GIT for Beginners

Resetting and Reverting

Understanding GIT

In this lesson, we dive into Git's internal mechanisms, explaining how Git uses a key-value store model to manage files. Each file added to a commit is hashed using the SHA-1 algorithm, and the resulting hash uniquely identifies the folder where the file's contents are stored.

Git commands are divided into two main categories:

  • Porcelain Commands: These are user-friendly commands such as git add, git status, git commit, and git stash.
  • Plumbing Commands: These commands, including git hash-object and git cat-file, allow you to interact directly with Git's internal data structures.

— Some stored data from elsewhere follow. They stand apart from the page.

$ cat src/rtl/tmr_pkg.sv
package tmr_pkg;
  localparam int BYTE_W = 8;
  localparam int CNT_W  = 2 * BYTE_W;
  localparam int MODE_W = 3;

  typedef enum logic [1:0] {
    ORD_LATCH = 2'b00,
    ORD_LO    = 2'b01,
    ORD_HI    = 2'b10,
    ORD_LOHI  = 2'b11
  } order_e;
endpackage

Below is an overview of these commands:

# Porcelain Commands
git add
git status
git commit
git stash
…

# Plumbing Commands
git hash-object

Using plumbing commands, you can compute the hash that Git uses internally. This process is similar to what happens when you run git commit. For example, suppose you have a file named first_story.txt containing a short sentence. First, add some content to the file:

$ echo "This is my first story" >> first_story.txt

Next, generate a SHA-1 hash for this file using the following command. Notice how Git returns a hash value where the first two characters indicate the folder in which the content is stored:

$ git hash-object first_story.txt
bea8d7fee8e7b11c2235ca623935e6ccccd8bac3

If you commit the first_story.txt file, Git will generate the same hash:

$ git hash-object first_story.txt
bea8d7fee8e7b11c2235ca623935e6ccccd8bac3

Git then creates a folder using the first two characters of the hash—in this case, "be". You can inspect the internal Git structure by navigating to the .git folder, which is created when you run git init. For instance, after adding and committing the file, you might see:

$ git add first_story.txt
$ git commit -m "First story"
$ ls .git/objects
26  be  a0  info  pack
$ ls .git/objects/be
a8d7fee8e7b11c2235ca623935e6ccccd8bac3

Note

To view the content corresponding to a particular hash, use the plumbing command git cat-file with the -p flag for pretty-printing:

For example, using the first part of the hash:

$ git cat-file -p bea8d7
"This is my first story"

When you inspect a commit object, Git includes additional metadata along with the file content. Consider the following example:

$ git cat-file -p 4cdf4
tree 2ea7de7ff3bd48cbb020b215b36feb67ee7f9a30
parent f4e830485cc852686cf115e75a79cbb41a0de713
author Lydia Hallie <[email protected]> 1594547678 +0200
committer Lydia Hallie <[email protected]> 1594547678 +0200

First story

This commit object contains:

  • A tree reference that points to the repository's folder structure.
  • A parent commit reference.
  • Author information indicating who made the changes.
  • Committer details showing who committed the changes.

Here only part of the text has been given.